Note the design point with the unusually high leverage of 0.9743. This is the late
departure time near 50 minutes that occurred due to Mark oversleeping, causing a
‘botched’ factor setting. It should not be surprising to see this stand out so poorly
for leverage.
Explore more advanced design evaluation statistics: Many more evaluation statistics can be generated from Design-
Expert – the ones shown by default are the most important ones. To enable additional measures and modify defaults,
click Options under the Model screen.
Press ahead to the Graphs to see the plot of FDS – fraction of design space. Click the
curve of standard error at a fraction near 0.8 (80 percent) to generate cross-
reference lines like those shown in the screen shot below.
FDS graph
Explore FDS graph: As noted in Screen Tips (hint: press the light-bulb icon), this is a line graph showing the
relationship between the “volume” of the design space (area of interest) and amount of prediction error. The curve
indicates what fraction (percentage) of the design space has a given prediction error or lower. In general, a lower and
flatter FDS curve is better. The FDS graph provides very helpful information on scaled prediction variance (SPV) for
comparing alternative test matrices – simple enough that even non-statisticians can see differences at a glance, and
versatile for any type of experiment – mixture, process, or combined. For example, one could rerun the FDS graph for
the cubic model and compare results and/or try some other experiment designs.

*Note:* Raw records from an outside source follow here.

## src/design/ir90_pkg.sv

```systemverilog
// Package for the rotate engine: widths, codes, result descriptor, helpers.
package ir90_pkg;

  // Fixed field widths of the streams.
  localparam int PIX_W     = 24;
  localparam int COORD_W   = 9;
  localparam int STATUS_W  = 2;

  // Configuration port.
  localparam int CFG_BITS      = 10;
  localparam int CFG_ADDR_BITS = 3;
  localparam int CFG_DATA_BITS = 32;
  localparam logic [CFG_BITS-1:0] CFG_DIM_RESET = 10'd512;

  // Default geometry.
  localparam int DEF_MAX_WIDTH  = 512;
  localparam int DEF_MAX_HEIGHT = 512;
  localparam int DEF_PIXEL_BITS = 24;

  // Register indexes (word address bit).
  localparam logic REG_WIDTH  = 1'b0;
  localparam logic REG_HEIGHT = 1'b1;

  // Result status codes.
  localparam logic [STATUS_W-1:0] ST_OK         = 2'd0;
  localparam logic [STATUS_W-1:0] ST_NOT_LOADED = 2'd1;
  localparam logic [STATUS_W-1:0] ST_DROPPED    = 2'd2;

  // Descriptor of the result a word produces.
  typedef struct packed {
    logic                has_res;
    logic [COORD_W-1:0]  row;
    logic [COORD_W-1:0]  col;
    logic                last;
    logic [STATUS_W-1:0] status;
  } res_t;

  // Bits needed to index n entries, at least one.
  function automatic int idx_bits(input int n);
    return ($clog2(n) > 0) ? $clog2(n) : 1;
  endfunction

  // Register value to usable dimension: zero acts as 1, above max as max.
  function automatic int clamp_dim(input logic [CFG_BITS-1:0] v, input int max_dim);
    int res;
    res = int'(v);
    if (res == 0) begin
      res = 1;
    end else if (res > max_dim) begin
      res = max_dim;
    end
    return res;
  endfunction

endpackage

```

## src/design/ir90_cfg.sv

```systemverilog
// APB register file: image width and height, clamped dimensions, rearm strobe.
module ir90_cfg #(
  parameter int MAX_WIDTH  = ir90_pkg::DEF_MAX_WIDTH,
  parameter int MAX_HEIGHT = ir90_pkg::DEF_MAX_HEIGHT
) (
  input  logic                                   clk,
  input  logic                                   rst_n,
  input  logic                                   psel,
  input  logic                                   penable,
  input  logic                                   pwrite,
  input  logic [ir90_pkg::CFG_ADDR_BITS-1:0]     paddr,
  input  logic [ir90_pkg::CFG_DATA_BITS-1:0]     pwdata,
  output logic [ir90_pkg::CFG_DATA_BITS-1:0]     prdata,
  output logic                                   pready,
  output logic [$clog2(MAX_WIDTH+1)-1:0]         eff_w,
  output logic [$clog2(MAX_HEIGHT+1)-1:0]        eff_h,
  output logic                                   rearm
);
  import ir90_pkg::*;

  localparam int WW = $clog2(MAX_WIDTH + 1);
  localparam int HW = $clog2(MAX_HEIGHT + 1);

  logic [CFG_BITS-1:0] width_r, height_r;
  logic [WW-1:0]       eff_w_r;
  logic [HW-1:0]       eff_h_r;
  logic                wr_en;
  logic                reg_sel;

  assign pready  = 1'b1;
  assign reg_sel = paddr[2];
  assign wr_en   = psel && penable && pwrite;
  assign rearm   = wr_en;
  assign eff_w   = eff_w_r;
  assign eff_h   = eff_h_r;

  // Raw registers plus their clamped copies
  always_ff @(posedge clk) begin
    if (!rst_n) begin
      width_r  <= CFG_DIM_RESET;
      height_r <= CFG_DIM_RESET;
      eff_w_r  <= WW'(clamp_dim(CFG_DIM_RESET, MAX_WIDTH));
      eff_h_r  <= HW'(clamp_dim(CFG_DIM_RESET, MAX_HEIGHT));
    end else if (wr_en) begin
      case (reg_sel)
        REG_WIDTH: begin
          width_r <= pwdata[CFG_BITS-1:0];
          eff_w_r <= WW'(clamp_dim(pwdata[CFG_BITS-1:0], MAX_WIDTH));
        end
        REG_HEIGHT: begin
          height_r <= pwdata[CFG_BITS-1:0];
          eff_h_r  <= HW'(clamp_dim(pwdata[CFG_BITS-1:0], MAX_HEIGHT));
        end
        default: begin
          width_r <= width_r;
        end
      endcase
    end
  end

  // Read mux
  always_comb begin
    case (reg_sel)
      REG_WIDTH:  prdata = CFG_DATA_BITS'(width_r);
      REG_HEIGHT: prdata = CFG_DATA_BITS'(height_r);
      default:    prdata = '0;
    endcase
  end
endmodule

```

## config.mk

```make
export PLATFORM = sky130hd
export DESIGN_NAME = ir90_cfg
export DESIGN_NICKNAME = d
export VERILOG_FILES = /design/src/design/ir90_pkg.sv /design/src/design/ir90_cfg.sv
export SDC_FILE = /design/constraint.sdc
export NUM_CORES = 1
export LEC_CHECK = 0
export BUFFER_PORTS_ARGS = -buffer_cell sky130_fd_sc_hd__buf_4
export CAP_MARGIN = 20
export CORE_MARGIN = 3
export CORE_UTILIZATION = 29
export DETAILED_ROUTE_END_ITERATION = 10
export HOLD_SLACK_MARGIN = 0.15
export PLACE_DENSITY_LB_ADDON = 0.1
export SLEW_MARGIN = 0
export SYNTH_ARGS = -nofsm -noshare
export SYNTH_HDL_FRONTEND = slang
export SYNTH_SLANG_ARGS = --single-unit
export TNS_END_PERCENT = 10
```

## constraint.sdc

```tcl
create_clock -name clk -period 3.05 [get_ports clk]
set_input_delay 0.7625 -clock clk [delete_from_list [all_inputs] [get_ports clk]]
set_output_delay 0.7625 -clock clk [all_outputs]
set_load 0.02 [all_outputs]
```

Let’s not belabor the evaluation: Go back to the Analysis branch and click the
Drive time node. Then press ahead to the Model and change Process order to
Quartic.
Minimizing POE
Explore options for numeric optimization: Before pressing ahead, click the Options button.

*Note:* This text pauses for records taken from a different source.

===== src/hw/rtl/rbe_pkg.sv =====
// Shared types and constants for the rank bit-page encoder.
// No dependencies.
package rbe_pkg;

   localparam int MAX_PAGES_DEF = 32;
   localparam int QDEPTH        = 4;
   localparam int TOTAL_W       = 40;

   localparam logic [1:0] KIND_RANK  = 2'd0;
   localparam logic [1:0] KIND_DATA  = 2'd1;
   localparam logic [1:0] KIND_FLUSH = 2'd2;

   localparam logic [1:0] RK_FULL = 2'd0;
   localparam logic [1:0] RK_TAIL = 2'd1;
   localparam logic [1:0] RK_ERR  = 2'd2;

   typedef enum logic [1:0] {
      OP_DATA  = 2'd0,
      OP_ERR   = 2'd1,
      OP_FLUSH = 2'd2
   } op_type;

   typedef struct packed {
      op_type     op;
      logic [6:0] rank;
      logic [5:0] upto;
   } cmd_type;

   typedef struct packed {
      logic [TOTAL_W-1:0] total;
      logic [3:0]         vbits;
      logic [7:0]         pbyte;
      logic [5:0]         page;
      logic [1:0]         kind;
   } res_type;

endpackage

Press the Solutions tab to see in “ramps” view what Design-Expert recommends
for the most desirable departure. The program now chooses a departure time at
random and climbs up the desirability response surface. It repeats this process
over and over, but in this case, the same point (within a value “epsilon” for the
duplicate solution filter – see Optimization Options above) is found every time – a
departure around 33 minutes beyond the earliest start acceptable by Mark for his
morning commute. (Your result may vary somewhat due to the random starting
points of the hill-climbing algorithm.)
Ramps view of most desirable solution (your results may vary from this)

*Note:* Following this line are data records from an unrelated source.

[src/hw/rtl/tsb_pkg.sv]
package tsb_pkg;

    localparam int BANK_BYTES_DEF = 64;
    localparam int NUM_COPIES     = 3;

    // copy lanes, numbered as the write target select codes
    localparam int LANE_LIVE = 0;
    localparam int LANE_B    = 1;
    localparam int LANE_C    = 2;

    localparam logic [1:0] SEL_LIVE = 2'd0;
    localparam logic [1:0] SEL_B    = 2'd1;
    localparam logic [1:0] SEL_C    = 2'd2;

    localparam int         CNT_W     = 7;
    localparam logic [6:0] COUNT_MAX = 7'd127;

    typedef enum logic [1:0] {
        OP_WRITE  = 2'd0,
        OP_READ   = 2'd1,
        OP_SCRUB  = 2'd2,
        OP_COMMIT = 2'd3
    } t_opcode;

    typedef enum logic [2:0] {
        ST_CLEAR,
        ST_IDLE,
        ST_READ,
        ST_WALK,
        ST_DONE
    } t_state;

    typedef logic [NUM_COPIES-1:0][7:0] t_triple;

    typedef struct packed {
        logic [NUM_COPIES-1:0] wen;
        logic                  ren;
        t_triple               wdata;
    } t_mem_req;

    typedef struct packed {
        t_triple fixed;
        logic    repair;
        logic    triple;
    } t_vote;

endpackage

Now Mark knows when it’s best to leave for work while simultaneously maximizing
the departure (and gaining more ‘shut-eye’), minimizing his drive time, and
minimizing propagation of error. The only thing that could possibly go wrong
would be if all the other commuters learn how to use RSM and make use of
Design-Expert. Mark hopes that none of you who are reading this tutorial live in his
suburban neighborhood and work downtown.